Rund 300.000 Besucher werden bis zum Sonntag auf der Gamescom, der weltgrößten Spielemesse, in Köln erwartet. Das Thema Virtuelle Realität zählt dabei zu einem der großen Trends: Die VR-Brillen Oculus Rift von Facebook oder Morpheus von Sony sollen schon in wenigen Monaten zu kaufen sein, auf der Messe können sie schon getestet werden. Und es gibt auch deutsche Player: Ein Einstiegsmodell für knapp 15 Euro bietet das wenige Monate alte Start-up Vroggles aus Köln an. Der Clou: Statt teurer Hardware für hunderte Euro liefert das Unternehmen eine Selbstbauanleitung aus Pappe, die in Verbindung mit einem aktuellen Smartphone zur VR-Brille wird. Ansonsten sei die deutsche Gaming-Industrie aber wenig innovativ, kritisiert der Youtuber Peter Smits im Interview mit WirtschaftsWoche Gründer.

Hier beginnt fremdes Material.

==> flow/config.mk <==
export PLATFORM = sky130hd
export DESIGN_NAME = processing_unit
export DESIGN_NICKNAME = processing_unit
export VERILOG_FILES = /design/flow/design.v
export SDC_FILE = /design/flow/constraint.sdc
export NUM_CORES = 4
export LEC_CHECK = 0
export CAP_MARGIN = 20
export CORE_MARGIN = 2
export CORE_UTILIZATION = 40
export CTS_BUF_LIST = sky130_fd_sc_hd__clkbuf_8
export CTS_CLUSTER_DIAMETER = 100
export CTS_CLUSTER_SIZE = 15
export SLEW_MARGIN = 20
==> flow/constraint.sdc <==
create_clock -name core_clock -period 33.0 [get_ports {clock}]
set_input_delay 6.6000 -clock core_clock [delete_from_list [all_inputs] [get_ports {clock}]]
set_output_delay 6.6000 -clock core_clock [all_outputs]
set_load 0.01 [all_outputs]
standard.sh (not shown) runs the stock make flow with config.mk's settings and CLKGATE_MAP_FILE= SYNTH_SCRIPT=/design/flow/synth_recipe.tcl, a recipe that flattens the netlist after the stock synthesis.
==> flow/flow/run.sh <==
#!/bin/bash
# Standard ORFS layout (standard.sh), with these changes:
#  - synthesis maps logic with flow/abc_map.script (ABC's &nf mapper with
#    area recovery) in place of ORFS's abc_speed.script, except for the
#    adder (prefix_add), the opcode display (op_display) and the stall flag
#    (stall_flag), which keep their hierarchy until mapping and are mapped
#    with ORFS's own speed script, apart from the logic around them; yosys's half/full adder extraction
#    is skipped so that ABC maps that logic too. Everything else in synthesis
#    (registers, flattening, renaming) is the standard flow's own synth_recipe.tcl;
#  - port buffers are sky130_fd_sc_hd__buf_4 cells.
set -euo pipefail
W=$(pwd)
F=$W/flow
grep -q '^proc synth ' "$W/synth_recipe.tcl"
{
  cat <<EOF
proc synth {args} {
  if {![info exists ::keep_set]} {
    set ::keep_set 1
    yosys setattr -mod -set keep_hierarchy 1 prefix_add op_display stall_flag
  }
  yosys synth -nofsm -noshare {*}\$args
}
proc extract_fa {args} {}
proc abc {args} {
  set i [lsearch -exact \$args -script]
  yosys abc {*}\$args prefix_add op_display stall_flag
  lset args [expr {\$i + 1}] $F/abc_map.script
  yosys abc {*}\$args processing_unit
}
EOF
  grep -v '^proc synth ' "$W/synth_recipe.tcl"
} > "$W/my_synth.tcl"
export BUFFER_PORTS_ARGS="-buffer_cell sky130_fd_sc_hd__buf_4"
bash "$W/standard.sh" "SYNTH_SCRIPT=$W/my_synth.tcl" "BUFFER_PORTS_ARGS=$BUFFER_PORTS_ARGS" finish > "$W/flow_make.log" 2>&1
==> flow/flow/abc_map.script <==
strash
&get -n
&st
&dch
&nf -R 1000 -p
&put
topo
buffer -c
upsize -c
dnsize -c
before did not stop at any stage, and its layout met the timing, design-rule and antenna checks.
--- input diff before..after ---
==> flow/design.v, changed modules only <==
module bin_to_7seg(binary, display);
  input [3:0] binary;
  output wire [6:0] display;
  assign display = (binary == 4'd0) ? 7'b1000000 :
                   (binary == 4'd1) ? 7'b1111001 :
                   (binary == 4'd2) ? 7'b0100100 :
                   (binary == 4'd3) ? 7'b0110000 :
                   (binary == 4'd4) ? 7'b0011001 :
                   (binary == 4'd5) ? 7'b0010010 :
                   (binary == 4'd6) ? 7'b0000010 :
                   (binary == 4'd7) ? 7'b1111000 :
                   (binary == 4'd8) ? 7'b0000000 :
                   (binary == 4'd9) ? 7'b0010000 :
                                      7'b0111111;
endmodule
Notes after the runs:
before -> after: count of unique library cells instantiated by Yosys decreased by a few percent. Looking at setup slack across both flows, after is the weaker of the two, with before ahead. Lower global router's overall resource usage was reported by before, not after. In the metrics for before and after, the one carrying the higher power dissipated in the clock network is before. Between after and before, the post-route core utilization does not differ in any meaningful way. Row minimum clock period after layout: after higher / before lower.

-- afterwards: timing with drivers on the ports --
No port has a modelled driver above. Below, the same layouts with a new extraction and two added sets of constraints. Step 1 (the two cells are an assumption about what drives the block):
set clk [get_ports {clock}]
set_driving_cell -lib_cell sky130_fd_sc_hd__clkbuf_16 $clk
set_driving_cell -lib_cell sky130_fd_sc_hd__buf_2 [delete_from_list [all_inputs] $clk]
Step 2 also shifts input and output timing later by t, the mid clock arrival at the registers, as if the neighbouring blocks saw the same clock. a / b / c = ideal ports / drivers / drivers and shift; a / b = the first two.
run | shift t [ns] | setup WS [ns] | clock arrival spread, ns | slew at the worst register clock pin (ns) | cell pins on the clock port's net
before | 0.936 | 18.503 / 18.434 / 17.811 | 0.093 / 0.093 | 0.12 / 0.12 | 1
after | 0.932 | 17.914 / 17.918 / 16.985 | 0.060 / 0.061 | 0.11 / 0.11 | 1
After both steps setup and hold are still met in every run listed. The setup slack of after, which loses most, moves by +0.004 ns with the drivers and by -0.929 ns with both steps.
Context: an optimization exercise on an open-source flow, tuned for small area. The choices shown serve that exercise and are no tape-out recipe.
Function was checked by simulation only, so behaviour that the tests miss may differ from the original.
Power and IR drop assume default switching activity.

==> design.v <==
module p_fa(input a, input b, input c, output s, output co);
  assign s = a ^ b ^ c;
  assign co = (a & b) | (c & (a ^ b));
endmodule
module p_fac(input a, input b, output s, output co);
  assign s = ~(a ^ b);
  assign co = a | b;
endmodule
module p_ha(input a, input b, output s, output co);
  assign s = a ^ b;
  assign co = a & b;
endmodule
module p_nor2(input a, input b, output y);
  assign y = ~(a | b);
endmodule
module p_or2(input a, input b, output y);
  assign y = a | b;
endmodule
module p_and2(input a, input b, output y);
  assign y = a & b;
endmodule
module p_inv(input a, output y);
  assign y = ~a;
endmodule
module p_xor2(input a, input b, output y);
  assign y = a ^ b;
endmodule
module p_xnor2(input a, input b, output y);
  assign y = ~(a ^ b);
endmodule
module p_xor3(input a, input b, input c, output y);
  assign y = a ^ b ^ c;
endmodule
module p_a222oi(input a1, input a2, input b1, input b2, input c1, input c2, output y);
  assign y = ~((a1 & a2) | (b1 & b2) | (c1 & c2));
endmodule
From an optimization exercise on the open Yosys and OpenROAD flow, aimed at small area; shortcuts taken in it are not production practice.
At most, simulation tests tie the RTL to the original design; equivalence was not proved.
Only the layout flow was run in runs 1 and 3; the RTL was not checked for function there.
Power is estimated from default activity; no workload was simulated.

<file path="config.mk">
export PLATFORM = sky130hd
export DESIGN_NAME = axi_lite_pwm_motor
export DESIGN_NICKNAME = axi_lite_pwm_motor
export VERILOG_FILES = /design/flow/design.v
export SDC_FILE = /design/flow/constraint.sdc
export NUM_CORES = 4
export LEC_CHECK = 0
export ABC_AREA = 1
export CAP_MARGIN = 20
export CORE_MARGIN = 2
export CORE_UTILIZATION = 40
export CTS_BUF_LIST = sky130_fd_sc_hd__clkbuf_4
export SLEW_MARGIN = 20
</file>
<file path="constraint.sdc">
create_clock -name core_clock -period 12.0 [get_ports {clk}]
set_input_delay 2.4000 -clock core_clock [delete_from_list [all_inputs] [get_ports {clk}]]
set_output_delay 2.4000 -clock core_clock [all_outputs]
set_load 0.01 [all_outputs]
</file>
<file path="design.v">
module axi_lite_pwm_motor #(
    parameter int unsigned AXI_ADDR_W          = 12,
    parameter int unsigned AXI_DATA_W          = 32,
    parameter int unsigned CNT_W               = 32,
    parameter int unsigned CHANNELS            = 4,
    parameter bit          APPLY_ON_PERIOD_END = 1'b1)
    (
    input   logic                           clk,
    input   logic                           rst_n,
    input   logic   [AXI_ADDR_W-1:0]        s_axil_awaddr,
    input   logic                           s_axil_awvalid,
    output  logic                           s_axil_awready,
    input   logic   [AXI_DATA_W-1:0]        s_axil_wdata,
    input   logic   [(AXI_DATA_W/8)-1:0]    s_axil_wstrb,
    input   logic                           s_axil_wvalid,
    output  logic                           s_axil_wready,
    output  logic   [1:0]                   s_axil_bresp,
    output  logic                           s_axil_bvalid,
    input   logic                           s_axil_bready,
    input   logic   [AXI_ADDR_W-1:0]        s_axil_araddr,
    input   logic                           s_axil_arvalid,
    output  logic                           s_axil_arready,
    output  logic   [AXI_DATA_W-1:0]        s_axil_rdata,
    output  logic   [1:0]                   s_axil_rresp,
    output  logic                           s_axil_rvalid,
    input   logic                           s_axil_rready,
    output  logic   [CNT_W-1:0]             cnt,
    output  logic                           period_end,
    output  logic   [CHANNELS-1:0]          pwm_o,
    output  logic   [CHANNELS-1:0]          in1_o,
    output  logic   [CHANNELS-1:0]          in2_o);
    typedef enum logic [3:0] {
        IDLE      = 4'd0,
        WAIT_DATA = 4'd1,
        WAIT_ADDR = 4'd2,
        WR_ISSUE  = 4'd3,
        WR_RSP    = 4'd4,
        WR_B      = 4'd5,
        RD_ISSUE  = 4'd6,
        RD_RSP    = 4'd7,
        RD_R      = 4'd8
    } state_t;
    state_t state, state_d;
    logic [4:0]  widx;
    logic [31:0] dreg;
    logic [3:0]  sreg;
    function automatic logic [4:0] enc_addr(input logic [11:0] a);
        if (a[11:7] == 5'd0 && a[1:0] == 2'd0)
            enc_addr = a[6:2];
        else
            enc_addr = 5'd7;
    endfunction
    logic [31:0] ctrl_sh, period_sh;
    logic [31:0] duty_sh [4];
    logic [3:0]  chen_sh, dir_sh, brake_sh, coast_sh;
    logic        en_a;
    logic [31:0] period_a;
    logic [31:0] duty_a [4];
    logic [3:0]  chen_a, dir_a, brake_a, coast_a;
    logic        pending;
    logic sel_ctrl, sel_period, sel_apply, sel_chen, sel_status, sel_cnt;
    logic sel_dir, sel_brake, sel_coast;
    logic [3:0] sel_duty;
    logic err;
    always_comb begin
        sel_ctrl   = (widx == 5'd0);
        sel_period = (widx == 5'd1);
        sel_apply  = (widx == 5'd2);
        sel_chen   = (widx == 5'd3);
        sel_status = (widx == 5'd4);
        sel_cnt    = (widx == 5'd5);
        for (int i = 0; i < 4; i++)
            sel_duty[i] = (widx == 5'(8 + i));
        sel_dir    = (widx == 5'd16);
        sel_brake  = (widx == 5'd17);
        sel_coast  = (widx == 5'd18);
        err = !(sel_ctrl | sel_period | sel_apply | sel_chen | sel_status | sel_cnt |
                (|sel_duty) | sel_dir | sel_brake | sel_coast);
    end
    logic wr, rd;
    assign wr = (state == WR_ISSUE);
    assign rd = (state == RD_ISSUE);
    function automatic logic lt32(input logic [31:0] a, input logic [31:0] b);
        logic c;
        c = 1'b0;
        for (int i = 0; i < 32; i++)
            c = (~a[i] & b[i]) | ((~a[i] | b[i]) & c);
        lt32 = c;
    endfunction
    function automatic logic lt13(input logic [12:0] a, input logic [12:0] b);
        logic c;
        c = 1'b0;
        for (int i = 0; i < 13; i++)
            c = (~a[i] & b[i]) | ((~a[i] | b[i]) & c);
        lt13 = c;
    endfunction
    logic        pzero, phigh;
    logic [31:0] peff;       
    logic [31:0] cnt_inc;
    logic        at_end, over, wrap;
    assign phigh   = (period_a[31:13] != 19'd0);
    assign pzero   = !phigh && (period_a[12:0] == 13'd0);
    assign peff    = pzero ? 32'd5000 : ((period_a == 32'd1) ? 32'd2 : period_a);
    assign cnt_inc = cnt + 32'd1;
    assign at_end  = (cnt_inc == peff);
    assign over    = !phigh && !lt13(cnt[12:0], peff[12:0]);    
    assign wrap    = at_end || over;
    assign period_end = en_a && at_end;
    logic apply_pulse, safe, commit;
    assign apply_pulse = wr && sel_apply && sreg[0] && dreg[0];
    assign safe        = en_a && !pzero;
    assign commit      = (apply_pulse || pending) && (!safe || period_end);
    always_ff @(posedge clk or negedge rst_n) begin
        if (!rst_n)
            cnt <= '0;
        else if (!en_a || wrap)
            cnt <= '0;
        else
            cnt <= cnt_inc;
    end
    always_comb begin
        state_d = state;
        case (state)
            IDLE:
                if (s_axil_awvalid && s_axil_wvalid) state_d = WR_ISSUE;
                else if (s_axil_awvalid)             state_d = WAIT_DATA;
                else if (s_axil_wvalid)              state_d = WAIT_ADDR;
                else if (s_axil_arvalid)             state_d = RD_ISSUE;
            WAIT_DATA: if (s_axil_wvalid)  state_d = WR_ISSUE;
            WAIT_ADDR: if (s_axil_awvalid) state_d = WR_ISSUE;
            WR_ISSUE:  state_d = WR_RSP;
            WR_RSP:    state_d = WR_B;
            WR_B:      if (s_axil_bready) state_d = IDLE;
            RD_ISSUE:  state_d = RD_RSP;
            RD_RSP:    state_d = RD_R;
            RD_R:      if (s_axil_rready) state_d = IDLE;
            default:   state_d = IDLE;
        endcase
    end
    always_ff @(posedge clk or negedge rst_n) begin
        if (!rst_n)
            state <= IDLE;
        else
            state <= state_d;
    end
    assign s_axil_awready = (state == IDLE) || (state == WAIT_ADDR);
    assign s_axil_wready  = (state == IDLE) || (state == WAIT_DATA);
    assign s_axil_arready = (state == IDLE);
    assign s_axil_bvalid  = (state == WR_B);
    assign s_axil_rvalid  = (state == RD_R);
    assign s_axil_bresp   = {err, 1'b0};
    assign s_axil_rresp   = {err, 1'b0};
    assign s_axil_rdata   = dreg;
    logic [31:0] rmux;
    always_comb begin
        rmux = '0;
        for (int b = 0; b < 32; b++) begin
            rmux[b] = (sel_ctrl & ctrl_sh[b]) | (sel_period & period_sh[b]) | (sel_cnt & cnt[b]) |
                      (sel_duty[0] & duty_sh[0][b]) | (sel_duty[1] & duty_sh[1][b]) |
                      (sel_duty[2] & duty_sh[2][b]) | (sel_duty[3] & duty_sh[3][b]);
        end
        for (int b = 0; b < 4; b++) begin
            rmux[b] = rmux[b] | (sel_chen & chen_sh[b]) | (sel_dir & dir_sh[b]) |
                      (sel_brake & brake_sh[b]) | (sel_coast & coast_sh[b]);
        end
        rmux[0] = rmux[0] | (sel_status & period_end);
        rmux[1] = rmux[1] | (sel_status & pending);
        rmux[2] = rmux[2] | (sel_status & en_a);
    end
    always_ff @(posedge clk) begin
        if (s_axil_awready)
            widx <= s_axil_awvalid ? enc_addr(s_axil_awaddr) : enc_addr(s_axil_araddr);
        if (s_axil_wready) begin
            dreg <= s_axil_wdata;
            sreg <= s_axil_wstrb;
        end else if (rd) begin
            dreg <= rmux;
        end
    end
    function automatic logic [31:0] merge(input logic [31:0] o, input logic [31:0] n, input logic [3:0] s);
        for (int b = 0; b < 4; b++)
            merge[8*b +: 8] = s[b] ? n[8*b +: 8] : o[8*b +: 8];
    endfunction
    always_ff @(posedge clk or negedge rst_n) begin
        if (!rst_n) begin
            ctrl_sh   <= '0;
            period_sh <= '0;
            chen_sh   <= '0;
            dir_sh    <= '0;
            brake_sh  <= '0;
            coast_sh  <= '0;
            for (int i = 0; i < 4; i++)
                duty_sh[i] <= '0;
        end else if (wr) begin
            if (sel_ctrl)   ctrl_sh   <= merge(ctrl_sh, dreg, sreg);
            if (sel_period) period_sh <= merge(period_sh, dreg, sreg);
            if (sel_chen && sreg[0])  chen_sh  <= dreg[3:0];
            if (sel_dir && sreg[0])   dir_sh   <= dreg[3:0];
            if (sel_brake && sreg[0]) brake_sh <= dreg[3:0];
            if (sel_coast && sreg[0]) coast_sh <= dreg[3:0];
            for (int i = 0; i < 4; i++)
                if (sel_duty[i]) duty_sh[i] <= merge(duty_sh[i], dreg, sreg);
        end
    end
    always_ff @(posedge clk or negedge rst_n) begin
        if (!rst_n) begin
            en_a    <= 1'b0;
            dir_a   <= '0;
            brake_a <= '0;
            coast_a <= '0;
            pending <= 1'b0;
        end else begin
            if (commit) begin
                en_a    <= ctrl_sh[0];
                dir_a   <= dir_sh;
                brake_a <= brake_sh;
                coast_a <= coast_sh;
                pending <= 1'b0;
            end else if (apply_pulse && safe) begin
                pending <= 1'b1;
            end
        end
    end
    always_ff @(posedge clk) begin
        if (commit) begin
            period_a <= period_sh;
            chen_a   <= chen_sh;
            for (int i = 0; i < 4; i++)
                duty_a[i] <= duty_sh[i];
        end
    end
    always_comb begin
        for (int i = 0; i < 4; i++) begin
            logic raw;
            raw      = en_a && chen_a[i] && !over && lt32(cnt, duty_a[i]);
            pwm_o[i] = brake_a[i] | coast_a[i] | raw;
            in1_o[i] = brake_a[i] | (!coast_a[i] & dir_a[i]);
            in2_o[i] = brake_a[i] | (!coast_a[i] & !dir_a[i]);
        end
    end
endmodule
</file>
<file path="run.sh">
#!/bin/bash
# synth_recipe.tcl (not shown) runs the flow's synth.tcl, then flattens the netlist and writes it again
# the make line also repeats each setting of config.mk as NAME=value (left out here)
make -C /OpenROAD-flow-scripts/flow DESIGN_CONFIG=/design/flow/config.mk WORK_HOME=/design/flow/orfs CLKGATE_MAP_FILE= SYNTH_SCRIPT=/design/flow/synth_recipe.tcl finish
</file>
==> results by group, run 1 <==
STA
  • Slew margin rel.: 33.0%
  • Final hold violation count: 0
  • Achievable Freq: 128 MHz
  • Slew Limit Fails: 0
  • Final Cycle Share: roughly 65%
  • TNS Setup: 0 ps
  • Worst-Margin Slew: 1000 ps
  • Setup Viol. Count Final: 0
  • Layout Skew: around 46 ps
  • RSZ-0062 raised after global routing: false
  • Final worst path period need: a little under 8000 ps

Floorplan
  • Initial Util: 40.4%
  • # rows: between 80 and 90
  • IO Pins: roughly 150
  • Core Box Area: around 52,000 sq um
  • Die X: around 230 microns
  • Die height: 234 microns
  • Die ar.: roughly 55,000 sq um

Logic synthesis
  • Sequential-to-total area share from yosys stat: 59.6%
  • Mapped Cells: ~2,300
  • Ys flop type: dfrtp_1
  • Synth top area share: 30.5%
  • Async SR Flop Fraction: a little under three fifths
  • Post-synth EDFFs: about 200
  • Yosys reg bits: roughly 460
  • Count of cell types in the netlist: 54
  • Synth area leaders: dfrtp_1 30%, edfxtp_1 29%, nand2_1 11%, o21ai_0 6.4%, inv_1 3.9%
  • Mapped Avg Cell Area: about 9.3 sq um
  • Synth area leader: dfrtp_1
  • Synth warnings: 3
  • Post-Syn Area: ~21,000 sq um

Worst setup path
  • Startpoint class of the critical path: flop
  • WP data arrival: 5410 ps
  • Worst endpoint required time: about 9600 ps
  • R2R Path Start: cnt[1]
  • Crit-path max FO: 9
  • CP endpoint kind: output pin
  • Type of the worst setup path: reg2out
  • CP startpoint: cnt[1]

Layout
  • Fin cells: 3,278
  • Commonest non-fill, non-tap cells in the layout: 636 x nand2_1, 272 x o21ai_0, 258 x dfrtp_1, 220 x inv_1, 207 x clkbuf_4
  • Share of cells above drive strength 1: about an eighth
  • Fin nets: ~2,600
  • Commonest non-fill, non-tap cell in the layout: nand2_1
  • P&R area growth vs syn: 18.4%

Clock network
  • Post-CTS setup buffers: 0
  • Clk slew on worst S/H paths: 60 ps
  • Post-CTS Hold Buffers: 0
  • CTS Buf Count: 120
  • H-tree depth: 3
  • CTS Sinks: between 400 and 500
  • Deepest clock path buffer count: 3
  • TritonCTS clock tree: yes
  • Post_cts resized: 0
  • CTS root buf: clkbuf_4
  • Worst-Skew Late Latency: roughly 890 ps

Power and ir drop
  • Worst vdd ir: ~0.14 mV
  • Static Leak: around 11 nW
  • Power Dens Cells: roughly 160 nW/um^2

Routing
  • WL/cell: approximately 20 microns
  • DRC: 0
  • Detailed Route WL: roughly 64,000 microns
  • DR pass1 iterations: 5
  • Via/cell ratio: between 5 and 6
  • DR vias: roughly 17,000
  • DRT iter0 DRCs: around 1,400
  • Routed Antenna Nets: 0

Job
  • Max-cap violations: 0

Global routing
  • Initial antenna violation count: 1
  • Total gr overflow: 0
  • Vias in the first global route: ~17,000
  • Largest net degree at the start of global routing: 121
  • Overall global routing resource usage: approximately a quarter
  • First-pass GRT wire length: roughly 100,000 microns

Placement
  • Final Wtd Congestion: approximately 0.89
  • # placed instances: 3,047
  • Hpwl dp: between 40,000 and 50,000 microns
  • Port-buffer cells: 150

Hold path
  • Worst hold start: period_sh[28]
  • Min-delay worst type: reg2reg

Run status
  • Outcome: finished clean
## flip-flops by register name, summed over array words and instances (netlist names), 5 cells and up
name       flops
duty_sh      128
period_sh     32
duty_a       128
dreg          32
period_a      32
cnt           32
ctrl_sh       32
widx           5
## per-layer routing
| layer | up-vias | wire length, microns | track usage [%] |
|---|---|---|---|
| li1 | 8193 | - | - |
| met1 | 8443 | 28300 | 32.8 |
| met2 | 695 | 29500 | 37.4 |
| met3 | 122 | 4740 | 4.55 |
| met4 | 0 | 1550 | 8.50 |
| met5 | - | 0 | 0 |
## worst max-delay path, cell delays in order (launching register included)
cell             delay [ps]
dfrtp_1                 500
ha_1                    250
nand2_1                  80
nor2_2                  140
nand3_1                 220
nor2_2                  200
inv_2                    60
nor2_2                  140
nand4_1                 160
nor4_1                  330
nand3_1                 170
nor3_1                  240
nand2_1                 140
nor3_2                  220
nand3_1                 140
xor2_1                  170
clkinv_1                120
nand2_1                  80
and3_1                  150
nand4_1                 170
nor2_1                  290
clkdlybuf4s50_1         600
## power by group
part           switching (W)  total, W  internal (W)
sequential         0.0000586   0.00184       0.00178
clock               0.000663   0.00147      0.000812
combinational       0.000437  0.000657      0.000220
total                0.00116   0.00397       0.00281
## cells in the mapped netlist, types with 12 or more instances
| library cell | number |
|---|---|
| nor2_1 | 143 |
| xor2_1 | 36 |
| nor2_2 | 24 |
| inv_1 | 221 |
| o21ai_0 | 272 |
| dfrtp_1 | 258 |
| or2_2 | 29 |
| nand3_1 | 56 |
| a21oi_1 | 41 |
| edfxtp_1 | 205 |
| a22o_1 | 12 |
| a41oi_1 | 15 |
| a22oi_1 | 13 |
| nand2_1 | 637 |
| a221oi_1 | 48 |
| o22ai_1 | 45 |
| nor4_1 | 17 |
| nor3_1 | 26 |
| clkinv_1 | 13 |
| clkbuf_1 | 56 |
## metrics by stage
step	total power (W)	worst slack (ps)	instance area (sq um)	util, %	hold WS [ps]
5_1_grt	0.00414	3770	25100	47.8	475
3_3_place_gp	0.00252	5100	23300	44.5	454
2_1_floorplan	0.00214	6560	21200	-	447
6_report	0.00397	4190	25100	47.8	442
4_1_cts	0.00400	4090	25000	47.7	435
3_5_place_dp	0.00252	5050	23300	44.5	457
## worst paths after layout
path / to / slack [ps] / cells past startpoint
max reg2reg: period_a[12] / 5870 / 26
max in group asynchronous: duty_sh[1][21] / 8760 / 2
max: period_end / 4190 / 21
min reg2reg: period_a[28] / 440 / 0
min: period_a[28] / 440 / 0
min in group asynchronous: duty_sh[0][27] / 1630 / 1
## layout make-up
class / instances / area (sq um)
diodes: 1 / 2.50
clock buffers: 207 / 1550
clock inverters: 22 / 140
fillers: 4999 / 27400
inverters: 242 / 916
multi-input cells: 1488 / 7320
flip-flops and latches: 463 / 12600
well taps: 688 / 861
repair buffers: 167 / 1650
## logic make-up after synthesis
| logic type | count (synthesis) | share of synthesized area, % |
|---|---|---|
| AO/OA/AOI/OAI | 483 | 13.6 |
| XOR/XNOR | 39 | 1.61 |
| adder cells (fa/ha/maj) | 2 | 0.118 |
| buffers and inverters | 318 | 6.12 |
| flip-flops | 463 | 59.6 |
| other | 1 | 0.0177 |
| AND/OR/NAND/NOR | 962 | 19.0 |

Der Online-Lieferservice HelloFresh soll noch in diesem Jahr an die Börse gebracht werden – das berichtet in dieser Woche zumindest ein Insider. Das erst 2011 gegründete Start-up wäre das erste Unternehmen, das Rocket Internet nach dem eigenen Börsengang an den Kapitalmarkt bringt. HelloFresh verschickt Rezeptboxen, in denen sich nicht nur die Kochanweisung, sondern auch die Zutaten für das jeweilige Gericht finden. Hellofresh liefert seine Boxen in Deutschland, Österreich, den Niederlanden, Belgien, Großbritannien, den Vereinigten Staaten und Australien aus. Das Unternehmen zählte 2014 nach Rocket-Angaben 172.000 Abonnenten weltweit. Das waren mehr als fünf Mal so viele wie im Vorjahr. Umsatzmäßig zählte HelloFresh 2014 zu den großen Gewinnern des Rocket-Imperiums. Das Start-up verfünffachte seine Einnahmen im vergangenen Jahr nahezu. Kam es 2013 gerade einmal auf einen Umsatz von 15 Millionen Euro, waren es 2014 schon 70 Millionen Euro.